志の人々

上甲 晃/ 2001年1月10日/ デイリーメッセージ/

バングラデシュから、今朝、帰国した。毎年1回、世界でも一番貧しい国の一つであるバングラデシュの訪問を始めて、今回で5年になる。私たち夫婦は5回目の訪問になる。今回のツアーには、18人が参加した。私たち夫婦のほかにも、5回目、4回目、2回目の参加者がいた。「癖になる」と言うと表現が不適切かもしれないが、なぜか捨てておけない気持ちにさせられてしまう国である。

「癖になる」理由は、それだけはでない。飽食、贅沢にどっぷりと浸かってしまっている自分自身を見直す、最高の機会でもあるのだ。「心の贅肉を殺ぎ落とす」、そんな表現をした人がいた。まさに、言い得て妙である。バングラデシュの田舎では、水が飲めないし、電気もこない。湯水のごとくに、水や電気を使っている私たちには、不便この上ない。しかし、不便さに耐えることによって、精神の贅肉が殺ぎ落とされていくのを実感するのである。物を湯水のごとく使う快感もあるが、簡素で質素に暮らす快感もあるのだ。

今回の訪問で、最大の出来事の一つは、貧しい人のための銀行を創設した人に会えたことである。その銀行の名前は、グラミン銀行。創設者は元大学教授ユヌスさん。この銀行は、担保をもたない貧しい人にしかお金を貸さない。しかも、回収率が98%。この融資により、一千万の人が恩恵に浴している。担保を持つ金持ちを優遇する銀行の常識を完全に変えてしまったのである。

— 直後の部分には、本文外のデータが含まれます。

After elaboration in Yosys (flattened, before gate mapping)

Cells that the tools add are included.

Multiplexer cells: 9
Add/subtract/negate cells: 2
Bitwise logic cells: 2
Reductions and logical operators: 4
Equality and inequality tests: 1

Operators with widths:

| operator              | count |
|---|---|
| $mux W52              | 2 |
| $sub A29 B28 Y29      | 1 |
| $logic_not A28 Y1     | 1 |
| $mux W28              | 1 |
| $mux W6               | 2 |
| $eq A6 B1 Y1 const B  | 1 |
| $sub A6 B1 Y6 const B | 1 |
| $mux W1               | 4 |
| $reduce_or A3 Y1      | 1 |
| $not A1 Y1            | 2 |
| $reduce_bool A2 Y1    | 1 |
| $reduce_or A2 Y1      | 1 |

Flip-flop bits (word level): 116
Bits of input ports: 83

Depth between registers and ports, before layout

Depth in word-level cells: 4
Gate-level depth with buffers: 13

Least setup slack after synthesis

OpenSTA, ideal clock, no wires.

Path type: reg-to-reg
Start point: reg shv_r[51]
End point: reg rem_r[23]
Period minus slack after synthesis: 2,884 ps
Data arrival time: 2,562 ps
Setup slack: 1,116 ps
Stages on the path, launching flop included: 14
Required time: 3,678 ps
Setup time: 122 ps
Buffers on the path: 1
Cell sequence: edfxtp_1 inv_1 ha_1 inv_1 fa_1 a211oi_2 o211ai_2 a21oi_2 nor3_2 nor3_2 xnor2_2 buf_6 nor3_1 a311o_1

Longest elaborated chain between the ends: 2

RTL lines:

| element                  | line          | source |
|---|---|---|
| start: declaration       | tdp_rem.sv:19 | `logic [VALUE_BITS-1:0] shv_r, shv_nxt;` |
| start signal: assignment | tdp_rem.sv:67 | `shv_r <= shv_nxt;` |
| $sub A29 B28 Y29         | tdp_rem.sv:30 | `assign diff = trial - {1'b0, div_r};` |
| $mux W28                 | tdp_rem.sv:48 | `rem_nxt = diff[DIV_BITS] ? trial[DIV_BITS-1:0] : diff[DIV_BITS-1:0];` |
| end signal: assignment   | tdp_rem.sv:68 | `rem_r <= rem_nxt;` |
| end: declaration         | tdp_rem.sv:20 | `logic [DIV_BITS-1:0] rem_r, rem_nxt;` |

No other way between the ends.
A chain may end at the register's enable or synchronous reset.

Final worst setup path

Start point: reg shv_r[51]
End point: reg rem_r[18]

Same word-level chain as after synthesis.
## config.mk

```make
export PLATFORM = sky130hd
export DESIGN_NAME = i2c_master_bit_engine_top
export DESIGN_NICKNAME = d
export VERILOG_FILES = /design/src/hdl/i2cbe_pkg.sv /design/src/hdl/i2cbe_in_stage.sv /design/src/hdl/i2cbe_step.sv /design/src/hdl/i2c_master_bit_engine_top.sv
export SDC_FILE = /design/constraint.sdc
export NUM_CORES = 1
export LEC_CHECK = 0
export ABC_CLOCK_PERIOD_IN_PS = 3870
export BUFFER_PORTS_ARGS = -buffer_cell sky130_fd_sc_hd__buf_2
export CAP_MARGIN = 20
export CORE_ASPECT_RATIO = 1.4
export CORE_MARGIN = 2
export CORE_UTILIZATION = 40
export CTS_CLUSTER_DIAMETER = 50
export DETAILED_ROUTE_END_ITERATION = 10
export GPL_TIMING_DRIVEN = 0
export SETUP_SLACK_MARGIN = 0.2
export SYNTH_ARGS = -nofsm -noshare
export SYNTH_HDL_FRONTEND = slang
export SYNTH_HIERARCHICAL = 1
export SYNTH_SLANG_ARGS = --single-unit
```

## constraint.sdc

```tcl
create_clock -name clk_i -period 3.87 [get_ports clk_i]
set_clock_uncertainty 0.1 [all_clocks]
set_input_delay 0.5805 -clock clk_i [delete_from_list [all_inputs] [get_ports clk_i]]
set_output_delay 0.5805 -clock clk_i [all_outputs]
set_load 0.005 [all_outputs]
```
File: src/rtl/ugcb_pkg.sv
// ============================================================================
// ugcb_pkg
// Shared types, codes and sizes of the uniform grid cell binner.
// ============================================================================
package ugcb_pkg;

    localparam int MAX_POINTS_DEF = 64;
    localparam int MAX_DIM_DEF    = 32;

    localparam int POS_W   = 32;
    localparam int ID_W    = 16;
    localparam int DIM_W   = 6;
    localparam int SIZE_W  = 31;
    localparam int CELL_W  = 15;
    localparam int BOX_W   = 6;
    localparam int LEN_W   = 7;
    localparam int ADDR_W  = 5;
    localparam int DATA_W  = 32;
    localparam int DIV_STEPS = 32;
    localparam int DIV_CNT_W = 6;

    localparam logic [1:0] OP_ADD   = 2'd0;
    localparam logic [1:0] OP_QUERY = 2'd1;
    localparam logic [1:0] OP_BUILD = 2'd2;
    localparam logic [1:0] OP_NONE  = 2'd3;

    localparam logic [1:0] ST_OK      = 2'd0;
    localparam logic [1:0] ST_OUTSIDE = 2'd1;
    localparam logic [1:0] ST_FULL    = 2'd2;
    localparam logic [1:0] ST_EMPTY   = 2'd3;

    localparam logic [2:0] REG_GRID_DIM  = 3'd0;
    localparam logic [2:0] REG_ORIGIN_X  = 3'd1;
    localparam logic [2:0] REG_ORIGIN_Y  = 3'd2;
    localparam logic [2:0] REG_ORIGIN_Z  = 3'd3;
    localparam logic [2:0] REG_CELL_SIZE = 3'd4;

    typedef struct packed {
        logic [1:0]              op;
        logic signed [POS_W-1:0] pos_x;
        logic signed [POS_W-1:0] pos_y;
        logic signed [POS_W-1:0] pos_z;
        logic [ID_W-1:0]         point_id;
    } cmd_t;

    typedef struct packed {
        logic [1:0]       status;
        logic [ID_W-1:0]  found_id;
        logic [BOX_W-1:0] box_number;
        logic [BOX_W-1:0] box_begin;
        logic [LEN_W-1:0] box_length;
        logic             last;
    } res_t;

    function automatic res_t mk_res(
        input logic [1:0]       status,
        input logic [ID_W-1:0]  id,
        input logic [BOX_W-1:0] bn,
        input logic [BOX_W-1:0] bb,
        input logic [LEN_W-1:0] bl,
        input logic             last
    );
        res_t r;
        r.status     = status;
        r.found_id   = id;
        r.box_number = bn;
        r.box_begin  = bb;
        r.box_length = bl;
        r.last       = last;
        return r;
    endfunction

endpackage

「銀行は自分の儲けのために仕事をするのではない。人々の役に立つために仕事をするのである」。その当たり前のことを、ユヌスさんは、成し遂げたのである」。世の中で、本当に困っているのは、貧しい人たちなのだ。本当にお金が必要なのは、貧しい人たちなのだ。
「お金のために人があるのではなく、人のためにお金がある」。ユヌスさんは、そんな当たり前を成し遂げたのである。

もちろん、ただいたずらに貸すだけでない。その融資により、貧しい人たちが経済的自立を図れるようにする。その仕組みは実に考え抜かれた見事なものであった。
貧しい国だからこそ、志が光るのである。志があるからこそ、困難を乗り越えていく勇気が生まれてくるのである。貧しさの中にあることを少しも嘆かず、貧しさの解決のために立ちあがる人の存在が、この国の大きな救いである。今回の訪問では、たくさんの志高い人たちしたに会えたことが、最大の成果であった。